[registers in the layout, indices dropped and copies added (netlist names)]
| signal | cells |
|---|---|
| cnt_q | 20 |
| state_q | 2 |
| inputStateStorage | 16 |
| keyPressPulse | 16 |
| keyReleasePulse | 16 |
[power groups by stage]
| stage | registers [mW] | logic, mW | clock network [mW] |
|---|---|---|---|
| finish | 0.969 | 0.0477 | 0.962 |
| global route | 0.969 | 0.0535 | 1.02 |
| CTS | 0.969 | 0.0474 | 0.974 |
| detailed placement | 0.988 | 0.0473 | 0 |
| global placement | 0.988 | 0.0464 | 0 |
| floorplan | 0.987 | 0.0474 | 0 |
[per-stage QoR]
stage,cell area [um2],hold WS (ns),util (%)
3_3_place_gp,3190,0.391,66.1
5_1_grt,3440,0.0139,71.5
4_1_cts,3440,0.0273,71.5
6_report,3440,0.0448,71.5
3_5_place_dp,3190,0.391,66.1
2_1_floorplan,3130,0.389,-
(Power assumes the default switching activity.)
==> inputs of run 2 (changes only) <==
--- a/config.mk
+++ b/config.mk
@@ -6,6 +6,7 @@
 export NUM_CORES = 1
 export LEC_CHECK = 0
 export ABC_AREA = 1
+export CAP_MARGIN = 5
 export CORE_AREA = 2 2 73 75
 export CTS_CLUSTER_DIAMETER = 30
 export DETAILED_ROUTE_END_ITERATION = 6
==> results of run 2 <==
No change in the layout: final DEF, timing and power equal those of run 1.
===== src/rtl/rr_priority_picker.sv =====
// Combinational round-robin picker: selects the first requester strictly after rr_last,
// wrapping around, using a double-width masked priority search.
module rr_priority_picker
  import switch_arb_pkg::*;
#(
  parameter  int P_NUM_PORTS = 4,
  localparam int IW          = port_idx_width(P_NUM_PORTS)
) (
  input  logic [P_NUM_PORTS-1:0] req,
  input  logic [IW-1:0]          rr_last,
  output logic [P_NUM_PORTS-1:0] gnt_onehot,
  output logic [IW-1:0]          gnt_idx
);

  logic [P_NUM_PORTS-1:0]   hi_mask;
  logic [2*P_NUM_PORTS-1:0] dbl_req;
  logic [2*P_NUM_PORTS-1:0] dbl_gnt;

  always_comb begin
    hi_mask = '0;
    for (int i = 0; i < P_NUM_PORTS; i++) begin
      hi_mask[i] = (i > int'(rr_last));
    end
  end

  // Lower half holds only ports above rr_last, so it wins when any of them request;
  // the upper half supplies the wrapped-around fallback.
  assign dbl_req    = {req, req & hi_mask};
  assign dbl_gnt    = dbl_req & (-dbl_req);
  assign gnt_onehot = dbl_gnt[P_NUM_PORTS-1:0] | dbl_gnt[2*P_NUM_PORTS-1:P_NUM_PORTS];

  always_comb begin
    gnt_idx = '0;
    for (int i = 0; i < P_NUM_PORTS; i++) begin
      if (gnt_onehot[i]) gnt_idx = IW'(i);
    end
  end

endmodule
--- config.mk ---
export PLATFORM = sky130hd
export DESIGN_NAME = i2c_slave_addr_detect
export DESIGN_NICKNAME = d
export VERILOG_FILES = /design/src/rtl/i2c_slave_addr_detect_pkg.sv /design/src/rtl/i2c_slave_addr_detect_sync.sv /design/src/rtl/i2c_slave_addr_detect.sv
export SDC_FILE = /design/constraint.sdc
export NUM_CORES = 1
export LEC_CHECK = 0
export ABC_AREA = 0
export BUFFER_PORTS_ARGS = -buffer_cell sky130_fd_sc_hd__buf_4
export CORE_ASPECT_RATIO = 1.1
export CORE_MARGIN = 5
export CORE_UTILIZATION = 49
export CTS_CLUSTER_DIAMETER = 40
export DETAILED_ROUTE_END_ITERATION = 10
export PLACE_DENSITY = 0.71
export SYNTH_ARGS = -nofsm -noshare
export SYNTH_HDL_FRONTEND = slang
export SYNTH_HIERARCHICAL = 1
export SYNTH_SLANG_ARGS = --single-unit
--- constraint.sdc ---
create_clock -name FPGA_clk -period 2 [get_ports FPGA_clk]
set_input_delay 0.3 -clock FPGA_clk [delete_from_list [all_inputs] [get_ports FPGA_clk]]
set_output_delay 0.3 -clock FPGA_clk [all_outputs]
set_load 0.01 [all_outputs]
**config.mk**
```make
export PLATFORM = sky130hd
export DESIGN_NAME = id_operand_stage
export DESIGN_NICKNAME = d
export VERILOG_FILES = /design/src/rtl/id_operand_stage.sv
export SDC_FILE = /design/constraint.sdc
export NUM_CORES = 1
export LEC_CHECK = 0
export ABC_AREA = 1
export CAP_MARGIN = 5
export CELL_PAD_IN_SITES_DETAIL_PLACEMENT = 0
export CELL_PAD_IN_SITES_GLOBAL_PLACEMENT = 1
export CORE_AREA = 5 5 273 275
export CTS_CLUSTER_DIAMETER = 80
export DETAILED_ROUTE_END_ITERATION = 6
export DIE_AREA = 0 0 278 280
export DONT_BUFFER_PORTS = 1
export PLACE_DENSITY = 0.56
export SETUP_SLACK_MARGIN = 0.02
export SLEW_MARGIN = 20
export SYNTH_ARGS = -nofsm -noshare
export SYNTH_HDL_FRONTEND = slang
export SYNTH_SLANG_ARGS = --single-unit
```
**constraint.sdc**
```tcl
create_clock -name clock -period 27.6 [get_ports clock]
set_input_delay 5.52 -clock clock [delete_from_list [all_inputs] [get_ports clock]]
set_output_delay 5.52 -clock clock [all_outputs]
set_load 0.02 [all_outputs]
```
**src/rtl/id_operand_stage.sv**
```systemverilog
`default_nettype none
// ============================================================================
// Module      : id_operand_stage
// Description : Decode-stage operand path. Resolves rs1/rs2 through the
//               register file and an NFWD-deep forwarding network, stalls on
//               producers whose data is not yet computed, and holds the
//               resolved operands in a valid/ready ID/EX pipeline register.
//               Also keeps a saturating stall counter and a sticky deadlock
//               watchdog.
// Revision    : 1.0 - initial release
// ============================================================================
module id_operand_stage #(
    parameter int unsigned XLEN          = 64,
    parameter int unsigned NFWD          = 3,
    parameter int unsigned CNT_W         = 32,
    parameter int unsigned STALL_TIMEOUT = 255
) (
    input  logic                   clock,
    input  logic                   reset,
    input  logic                   in_valid_i,
    output logic                   in_ready_o,
    input  logic [XLEN-1:0]        pc_i,
    input  logic [31:0]            inst_i,
    input  logic [4:0]             rs1_i,
    input  logic [4:0]             rs2_i,
    input  logic                   rs1_used_i,
    input  logic                   rs2_used_i,
    input  logic [XLEN-1:0]        rs1val_i,
    input  logic [XLEN-1:0]        rs2val_i,
    input  logic [NFWD-1:0]        fwd_wen_i,
    input  logic [NFWD*5-1:0]      fwd_rd_i,
    input  logic [NFWD-1:0]        fwd_dvalid_i,
    input  logic [NFWD*XLEN-1:0]   fwd_wdata_i,
    input  logic                   flush_i,
    output logic                   out_valid_o,
    input  logic                   out_ready_i,
    output logic [XLEN-1:0]        out_pc_o,
    output logic [31:0]            out_inst_o,
    output logic [XLEN-1:0]        out_rs1val_o,
    output logic [XLEN-1:0]        out_rs2val_o,
    output logic                   hazard_o,
    output logic [CNT_W-1:0]       stall_cnt_o,
    output logic                   deadlock_o
);

    // Watchdog timer only needs to count up to STALL_TIMEOUT.
    localparam int unsigned C_TMR_W = (STALL_TIMEOUT < 2) ? 1 : $clog2(STALL_TIMEOUT + 1);
    localparam logic [C_TMR_W-1:0] C_TMR_MAX = C_TMR_W'(STALL_TIMEOUT);

    // Returns {hazard, value}. The youngest matching stage (lowest index)
    // decides: if its data is not ready the source hazards even when an
    // older stage has the same rd with valid data. x0 is hard-wired zero.
    function automatic logic [XLEN:0] resolve_src(
        input logic [4:0]           rs,
        input logic [XLEN-1:0]      rf,
        input logic [NFWD-1:0]      wen,
        input logic [NFWD*5-1:0]    rd,
        input logic [NFWD-1:0]      dv,
        input logic [NFWD*XLEN-1:0] wd
    );
        logic [XLEN:0] res;
        res = {1'b0, rf};
        // Walk oldest to youngest so the youngest match wins.
        for (int k = int'(NFWD) - 1; k >= 0; k--) begin
            if (wen[k] && (rd[5*k +: 5] == rs)) begin
                if (dv[k]) begin
                    res = {1'b0, wd[XLEN*k +: XLEN]};
                end else begin
                    res = {1'b1, rf};
                end
            end
        end
        if (rs == 5'd0) begin
            res = '0;
        end
        return res;
    endfunction

    logic [XLEN:0]      rs1_res;
    logic [XLEN:0]      rs2_res;
    logic               accept;
    logic               stall;

    logic               valid_q,   valid_d;
    logic [XLEN-1:0]    pc_q,      pc_d;
    logic [31:0]        inst_q,    inst_d;
    logic [XLEN-1:0]    rs1val_q,  rs1val_d;
    logic [XLEN-1:0]    rs2val_q,  rs2val_d;
    logic [CNT_W-1:0]   cnt_q,     cnt_d;
    logic [C_TMR_W-1:0] tmr_q,     tmr_d;
    logic               dl_q,      dl_d;

    // Operand resolution and handshake: hazard, ready, accept, stall cycle.
    always_comb begin
        rs1_res    = resolve_src(rs1_i, rs1val_i, fwd_wen_i, fwd_rd_i, fwd_dvalid_i, fwd_wdata_i);
        rs2_res    = resolve_src(rs2_i, rs2val_i, fwd_wen_i, fwd_rd_i, fwd_dvalid_i, fwd_wdata_i);
        hazard_o   = (rs1_used_i & rs1_res[XLEN]) | (rs2_used_i & rs2_res[XLEN]);
        in_ready_o = ~hazard_o & ~flush_i & (~valid_q | out_ready_i);
        accept     = in_valid_i & in_ready_o;
        stall      = in_valid_i & hazard_o & ~flush_i;
    end

    // Next state for the pipe register, stall counter and watchdog.
    always_comb begin
        valid_d  = valid_q;
        pc_d     = pc_q;
        inst_d   = inst_q;
        rs1val_d = rs1val_q;
        rs2val_d = rs2val_q;
        cnt_d    = cnt_q;
        tmr_d    = '0;
        dl_d     = dl_q;

        // Flush wins; data registers are left stale since valid drops.
        if (flush_i) begin
            valid_d = 1'b0;
        end else if (accept) begin
            valid_d  = 1'b1;
            pc_d     = pc_i;
            inst_d   = inst_i;
            rs1val_d = rs1_res[XLEN-1:0];
            rs2val_d = rs2_res[XLEN-1:0];
        end else if (out_ready_i) begin
            valid_d = 1'b0;
        end

        if (stall) begin
            if (cnt_q != {CNT_W{1'b1}}) begin
                cnt_d = cnt_q + CNT_W'(1);
            end
            tmr_d = (tmr_q == C_TMR_MAX) ? tmr_q : tmr_q + C_TMR_W'(1);
            if (tmr_d == C_TMR_MAX) begin
                dl_d = 1'b1;
            end
        end
    end

    // State registers, cleared asynchronously.
    always_ff @(posedge clock or posedge reset) begin
        if (reset) begin
            valid_q  <= 1'b0;
            pc_q     <= '0;
            inst_q   <= '0;
            rs1val_q <= '0;
            rs2val_q <= '0;
            cnt_q    <= '0;
            tmr_q    <= '0;
            dl_q     <= 1'b0;
        end else begin
            valid_q  <= valid_d;
            pc_q     <= pc_d;
            inst_q   <= inst_d;
            rs1val_q <= rs1val_d;
            rs2val_q <= rs2val_d;
            cnt_q    <= cnt_d;
            tmr_q    <= tmr_d;
            dl_q     <= dl_d;
        end
    end

    assign out_valid_o  = valid_q;
    assign out_pc_o     = pc_q;
    assign out_inst_o   = inst_q;
    assign out_rs1val_o = rs1val_q;
    assign out_rs2val_o = rs2val_q;
    assign stall_cnt_o  = cnt_q;
    assign deadlock_o   = dl_q;

endmodule
`default_nettype wire

```
# Word-level counts from Yosys, hierarchy flattened
# Cells that the tools add are included.
# W data, S select, Z words.
# totals
ff_bits,266
input_bits,454
output_inout_bits,260
word_cells,62
# op_classes
addsub,2
n_eq_ne,9
muxes,19
bitwise_logic,12
reduce_logical,12
# op_table
operator,count
$mux W65,14
$add A32 B1 Y32 const B,1
$ne A32 B32 Y1 const B,1
$eq A5 B5 Y1,6
$eq A8 B8 Y1 const B,2
$mux W8,2
$logic_not A5 Y1,2
$add A8 B1 Y8 const B,1
$and A1 B1 Y1,7
$logic_and A1 B1 Y1,6
$reduce_and A2 Y1,3
$mux W1,3
$not A1 Y1,3
$reduce_bool A3 Y1,1
$or A1 B1 Y1,2

# Longest topological paths before layout
# Gate-level depths: netlist (run 1).
# depth
word_depth,14
mapped_depth,15
depth_no_buf,14

# Least setup slack after synthesis (run 1)
# Ideal clock, no wire load.
# synth_path
kind,in2out
startpoint,input port fwd_rd_i[13]
endpoint,output port hazard_o
t_arrival_ps,6627
required_ps,22080
setup_slack_ps,15453
cell_stages,9
n_path_buf,1
path_cell_list,inv_1 nand2_1 nand4_1 nor2_4 nand3_1 nand2_1 nand2_2 nand2_2 buf_2
# synth_between
elab_chain_len,8
word_cells_on_any_way,15
classes_between,eq/ne: 2; mux: 8; bitwise: 3; reduce/logical: 2
# synth_rtl
item,line_no,source
"start, declared",31,"input logic [NFWD*5-1:0] fwd_rd_i,"
$eq A5 B5 Y1,65,if (wen[k] && (rd[5*k +: 5] == rs)) begin
$logic_and A1 B1 Y1,65,
$mux W65 (3 in a row),65,
$mux W65,73,if (rs == 5'd0) begin
$and A1 B1 Y1,97,hazard_o = (rs1_used_i & rs1_res[XLEN]) | (rs2_used_i & rs2_res[XLEN]);
$or A1 B1 Y1 *,97,
"end, declared",41,"output logic hazard_o,"
# Mark *: on every way between the ends. The rest lies on a longest branch, timed or not.

# Worst setup path in the final report (run 1)
# layout_path
startpoint,input port fwd_rd_i[3]
endpoint,output port in_ready_o
# layout_between
elab_chain_len,9
word_cells_on_any_way,14
classes_between,eq/ne: 2; mux: 4; bitwise: 6; reduce/logical: 2
# layout_rtl
item,line_no,source
$eq A5 B5 Y1,65,
$logic_and A1 B1 Y1,65,
$mux W65,65,
$mux W65,73,
$and A1 B1 Y1,97,
$or A1 B1 Y1 *,97,
$not A1 Y1 *,98,in_ready_o = ~hazard_o & ~flush_i & (~valid_q | out_ready_i);
$and A1 B1 Y1 * (2 in a row),98,
"end, declared",21,"output logic in_ready_o,"
# Marked as above.

==> results of run 1 <==
==> area by class of cell <==
cell class                 count  area [um^2]  share of cell area [%]
multi-input combinational   2651        11670                   52.67
clock buffer                  54         1166                   5.264
antenna                       25        62.56                  0.2824
inverter                     234        895.9                   4.044
sequential                   266         6656                   30.05
clock inverter                22        259.0                   1.169
timing repair buffer          31        245.2                   1.107
tap                          959         1200                   5.416
==> flip-flops by register name, indices dropped and copies added (netlist names) <==
register	count
out_pc_o	64
out_rs1val_o	64
out_rs2val_o	64
out_inst_o	32
stall_cnt_o	32
tmr_q	8
deadlock_o	1
out_valid_o	1
==> cells by family (layout without fill, tap and decap cells) <==
group | Yosys count | count (layout) | synth area share (%)
and+or+nand+nor | 2015 | 2015 | 40.75
xor gates and xnor gates | 34 | 34 | 1.482
AOI/OAI and AO/OA | 600 | 600 | 15.33
DFF | 266 | 266 | 33.12
adders and majority gates | 2 | 2 | 0.1245
other | 0 | 25 | 0
buffers and inverters | 456 | 341 | 9.196
==> critical path, stage by stage <==
cell and delay [ns]:
inv_1 0.03, a21boi_0 0.22, nand4_1 0.20, nor2_4 0.39, buf_4 0.61, a21oi_1 0.17, nand2_2 0.20, nand3_4 0.14
nor2_1 0.34
==> routing by layer <==
layer	wire length [um]	vias to the layer above	GRT usage, %
li1	-	10410	-
met1	42680	10670	31.77
met4	3183	8	7.379
met2	50970	995	43.55
met5	48	-	0
met3	10030	192	8.362
==> Yosys cell counts <==
cell type / instances
ha_1: 2
nand3_4: 1
buf_2: 49
o21ai_0: 326
nand2_2: 3
nand3b_1: 1
o21a_1: 27
nor2_8: 1
nand3_1: 189
nor2_1: 129
nand3_2: 1
clkbuf_1: 130
nand4_1: 49
o21bai_1: 2
nor2_2: 2
nand2_1: 1556
buf_4: 18
dfrtp_1: 266
buf_6: 1
nand4_4: 1
o21ai_1: 2
or2_2: 70
clkinv_1: 1
a31oi_1: 2
nor3_1: 11
a21oi_1: 240
buf_1: 24
inv_1: 222
xor2_1: 19
a21boi_0: 1
xnor2_1: 15
inv_2: 11
nor2_4: 1
==> per-stage QoR <==
stage	setup slack (ns)	instance area, um^2
floorplan	14.75	20100
global placement	14.18	20650
detailed placement	14.18	20650
CTS	14.18	22070
global route	14.06	22120
finish	14.23	22150
==> power by group through the flow <==
stage          registers (mW)  logic (mW)  clock network [mW]
5_1_grt                 0.610       0.242               0.587
3_5_place_dp            0.613       0.210                   0
2_1_floorplan           0.571       0.165                   0
6_report                0.604       0.210               0.553
3_3_place_gp            0.613       0.206                   0
4_1_cts                 0.607       0.211               0.570
==> final timing paths <==
check | startpoint | end | cells past startpoint
setup / recovery | fwd_rd_i[3] | in_ready_o | 9
max in group asynchronous | reset | out_rs2val_o[47] | 2
hold reg to reg | tmr_q[7] | tmr_q[7] | 2
hold / removal | tmr_q[7] | tmr_q[7] | 2
min in group asynchronous | reset | out_pc_o[24] | 1
setup reg to reg | out_valid_o | out_inst_o[20] | 8
==> cell usage in the layout, fill, tap and decap left out, types with 3 or more instances in the layout <==
cell	netlist	layout
nor2_1	129	125
xnor2_1	15	15
clkinv_2	0	14
or2_2	70	70
nor2_4	1	5
bufinv_16	0	4
clkbuf_8	0	7
inv_2	11	12
nand2_1	1556	1554
dfrtp_1	266	266
buf_4	18	30
diode_2	0	25
nand3_4	1	3
o21ai_0	326	326
a21oi_1	240	239
nand2_2	3	4
nand4_1	49	49
clkbuf_16	0	42
clkbuf_1	130	5
nor3_1	11	11
xor2_1	19	19
o21a_1	27	27
nand3_1	189	187
inv_1	222	216
==> out/results.ini, run 1 <==
[global_routing]
overflow = 0
grt_usage_pct = 25.80
antenna_found_initial = 32
grt_pass1_vias = 21650
grt_max_degree = 195
grt_pass1_wl_mm = 153.3

[clocking]
ctsHtreeMaxLevel = 2
clock_latency_ns = 0.59
cts.path.max_buffers = 3
numCtsBuffers = 41
cts_resized = 0
clk_pin_slew_ns = 0.05
clockRootBuffer = clkbuf_16
cts.sinks = 266
cts_setup_buffers = 0
holdBufCountCts = 0
cts_tree = done

[routing]
drt-pass1-iter-count = 5
avgRoutedWirePerCell_um = 25.20
routed_wl_mm = 106.9
drtAntennaViolNets = 0
drc = 0
dr.first_iter.drc_count = 2076
vias = 22270
viasPerCell = 5.250

[floorplanning]
dieArea_um2 = 77840
start_util_pct = 27.88
die_y_um = 280
io_pins = 714
coreArea_um2 = 72090
fp-row-count = 99
chipWidth_um = 278

[sta]
rsz0062_at_grt = no
hold_violations = 0
max_freq_mhz = 74.81
finalMaxSlewViolations = 0
period_share_pct = 48.44
min_period_ns = 13.37
worstMarginPinSlew_ns = 1.046
tns_ns = 0
setup_viol = 0
fin_hold_ws_ns = 0.6176
maxSlewHeadroom_pct = 30.27
clock_skew_ns = 0.02851

[final_layout]
utilization_pct = 30.73
drive_gt1_share_pct = 6.415
final_cells = 4242
area_growth_pct = 10.24
nets = 3681
fillers = 8142

[power_and_ir_drop]
clkPwrFrac_pct = 40.5
power_switching_share_pct = 37.11
p_per_area_nw_per_um2 = 61.72
power_mw = 1.367
peakVddDrop_v = 0.00004344
combPwrFrac_pct = 15.4
power_frac_seq_pct = 44.2
internal-power_mw = 0.8599
p_sw_mw = 0.5075
p_leak_nw = 11.57

[worst_setup_path]
path_class = input port to primary output
end_kind = primary output
required_ns = 22.08
crit_fanout = 37
critPathLaunchType = input port
critPathArrivalTime_ns = 7.85
rrSetupSlack_ns = 24.46

[yosys]
ys_top_cells_by_area = dfrtp_1 33%, nand2_1 29%, o21ai_0 8.1%
avgSynthCellArea_um2 = 5.958
synth_seq_cells = 266
syn-cell-area_um2 = 20100
synth-seq-area-share_pct = 33.12
synthDistinctLibCells = 33
yosysTopAreaCellShare_pct = 33.12
ys_warn_count = 0
yosysTopAreaCell = dfrtp_1
syn_inst = 3373
synth_fp_nets = 3829

[min_path]
hold_class = register to register

[placed_design]
numPortBuffers = 0
place_congestion = 0.9133
hpwl_mm = 74.45
place_inst = 4140

[status]
status = finished, final reports clean

[job]
drv_cap = 0

No activity file was read; power rests on OpenSTA's default activity.
==> run 2, diff against run 1 <==
--- a/config.mk
+++ b/config.mk
@@ -14,7 +14,7 @@
 export DETAILED_ROUTE_END_ITERATION = 6
 export DIE_AREA = 0 0 278 280
 export DONT_BUFFER_PORTS = 1
-export PLACE_DENSITY = 0.56
+export PLACE_DENSITY = 0.58
 export SETUP_SLACK_MARGIN = 0.02
 export SLEW_MARGIN = 20
 export SYNTH_ARGS = -nofsm -noshare
==> constraint.sdc (replaced) <==
create_clock -name clock -period 10.75 [get_ports clock]
set_input_delay 2.15 -clock clock [delete_from_list [all_inputs] [get_ports clock]]
set_output_delay 2.15 -clock clock [all_outputs]
set_load 0.02 [all_outputs]
==> out/results.ini, run 2 (synthesis results as in run 1) <==
[clocking]
cts.sinks = 266  ; unchanged
clk_pin_slew_ns = 0.06  ; was 0.05 ns
cts_tree = done  ; unchanged
ctsHtreeMaxLevel = 2  ; unchanged
cts_resized = 0  ; unchanged
cts.path.max_buffers = 3  ; unchanged
clockRootBuffer = clkbuf_16  ; unchanged
cts_setup_buffers = 0  ; unchanged
holdBufCountCts = 0  ; unchanged
clock_latency_ns = 0.57  ; was 0.59 ns
numCtsBuffers = 41  ; unchanged

[placed_design]
place_congestion = 0.8449  ; was 0.9133
hpwl_mm = 71.15  ; was 74.45 mm
numPortBuffers = 0  ; unchanged

[sta]
tns_ns = 0  ; unchanged
rsz0062_at_grt = no  ; unchanged
period_share_pct = 59.38
maxSlewHeadroom_pct = 31.37  ; was 30.27%
clock_skew_ns = 0.01702  ; was 0.02851 ns
min_period_ns = 6.384
worstMarginPinSlew_ns = 1.029  ; was 1.046 ns
hold_violations = 0  ; unchanged
finalMaxSlewViolations = 0  ; unchanged
max_freq_mhz = 156.6
setup_viol = 0  ; unchanged

[worst_setup_path]
rr_worst_depth = 9  ; was 8
rrSetupSlack_ns = 7.57  ; was 24.46 ns
critPathArrivalTime_ns = 4.23  ; was 7.85 ns
critPathLaunchType = input port  ; unchanged
end_kind = primary output  ; unchanged
max_stage_delay_ns = 0.66  ; was 0.61 ns
crit_fanout = 48  ; was 37
path_cells = inv_1 -> a21boi_0 -> nand4_1 -> nor2_4 -> buf_4 -> a21oi_1 -> nand2_2 -> nand3_4 -> nor2_1  ; unchanged
required_ns = 8.60  ; was 22.08 ns
timing.rr.start = out_valid_o  ; unchanged
slowest_stage = buf_4  ; unchanged
path_class = input port to primary output  ; unchanged
r2r-end = out_rs1val_o[35]  ; was out_inst_o[20]

[global_routing]
use_met1_pct = 31.04  ; was 31.77%
grt_pass1_vias = 21100  ; was 21650
groute.layer.met2.usage_pct = 40.65  ; was 43.55%
antenna_found_initial = 32  ; unchanged
grt_usage_pct = 25.19  ; was 25.80%
grt-busiest-layer = met2  ; unchanged
grt_pass1_wl_mm = 149.0  ; was 153.3 mm
grt_max_degree = 195  ; unchanged
overflow = 0  ; unchanged
use_met3_pct = 8.487  ; was 8.362%

[routing]
vias = 21730  ; was 22270
viasPerCell = 5.118  ; was 5.250
avgRoutedWirePerCell_um = 24.53  ; was 25.20 um
drt-pass1-iter-count = 6  ; was 5
dr.first_iter.drc_count = 1745  ; was 2076
drc = 0  ; unchanged
routed_wl_mm = 104.1  ; was 106.9 mm
drtAntennaViolNets = 0  ; unchanged

[floorplanning]
fp-row-count = 99  ; unchanged
coreArea_um2 = 72090  ; unchanged
dieArea_um2 = 77840  ; unchanged
chipWidth_um = 278  ; unchanged
io_pins = 714  ; unchanged
die_y_um = 280  ; unchanged
start_util_pct = 27.88  ; unchanged

[power_and_ir_drop]
peakVddDrop_v = 0.0001249  ; was 0.00004344 V
p_leak_nw = 11.61  ; was 11.57 nW
p_per_area_nw_per_um2 = 160.4  ; was 61.72 nW/um^2

[final_layout]
final_common_cell = nand2_1  ; unchanged
final_cell_mix = 1554 x nand2_1, 326 x o21ai_0, 266 x dfrtp_1  ; unchanged
utilization_pct = 30.85  ; was 30.73%
area_growth_pct = 10.65  ; was 10.24%
nets = 3684  ; was 3681
fillers = 8330  ; was 8142
drive_gt1_share_pct = 6.472  ; was 6.415%

[job]
drv_cap = 0  ; unchanged

[min_path]
whs_endpoint = tmr_q[7]  ; unchanged
whs_path_depth = 2  ; unchanged
hold_class = register to register  ; unchanged
hold_start = tmr_q[7]  ; unchanged

[status]
status = finished, final reports clean  ; unchanged

## run 2: routing by layer
layer	share of wire [%]	up-vias
met5	0.071	-
met4	3.9	10
met3	9.3	180
met2	47	843
met1	40	10280
li1	-	10420
## run 2: worst max path at each step
stage	cells past startpoint	from	endpoint
after floorplan	1	reset	deadlock_o
after global placement	9	fwd_rd_i[3]	in_ready_o
after detailed placement	9	fwd_rd_i[3]	in_ready_o
after CTS	9	fwd_rd_i[3]	in_ready_o
after global routing	10	fwd_rd_i[3]	hazard_o
final	9	fwd_rd_i[3]	in_ready_o
## run 2: worst max-delay path, delay by kind of cell
kind | cells | cell delay, ns
and+or+nand+nor | 5 | 0.97
AOI/OAI and AO/OA | 2 | 0.38
buffers and inverters | 2 | 0.69
## run 2: final cells by class
type / count / area (um^2) / area share, %
multi-input cells: 2651 / 11670 / 52.47
flip-flops and latches: 266 / 6656 / 29.93
clock inverters: 22 / 344.1 / 1.547
well taps: 959 / 1200 / 5.396
inverters: 234 / 895.9 / 4.029
clock buffers: 53 / 1152 / 5.182
repair buffers: 34 / 255.2 / 1.148
diodes: 26 / 65.06 / 0.2926
## run 2: power breakdown
part / total, mW / switching, mW / leakage (nW) / internal, mW
Clock: 1.48 / 0.550 / 0.734 / 0.934
Combinational: 0.538 / 0.358 / 7.51 / 0.180
Sequential: 1.55 / 0.384 / 3.36 / 1.16
## run 2: stage by stage
step | worst slack [ns] | hold WS, ns | area, um^2 | cells | power (mW)
3_3_place_gp | 4.362 | 0.5918 | 20680 | 4144 | 2.104
3_5_place_dp | 4.406 | 0.5956 | 20680 | 4144 | 2.104
4_1_cts | 4.403 | 0.6040 | 22170 | 4219 | 3.623
2_1_floorplan | 1.275 | 0.5543 | 20100 | 3373 | 1.891
6_report | 4.366 | 0.5964 | 22240 | 4245 | 3.567
5_1_grt | 4.296 | 0.6470 | 22220 | 4238 | 3.747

☆ ☆ ☆ ☆ ☆

Task to complete:
Where a line in the records above contains the string "results", return that line.

Answer for the task:
==> results of run 2 <==
==> results of run 1 <==
==> out/results.ini, run 1 <==
==> out/results.ini, run 2 (synthesis results as in run 1) <==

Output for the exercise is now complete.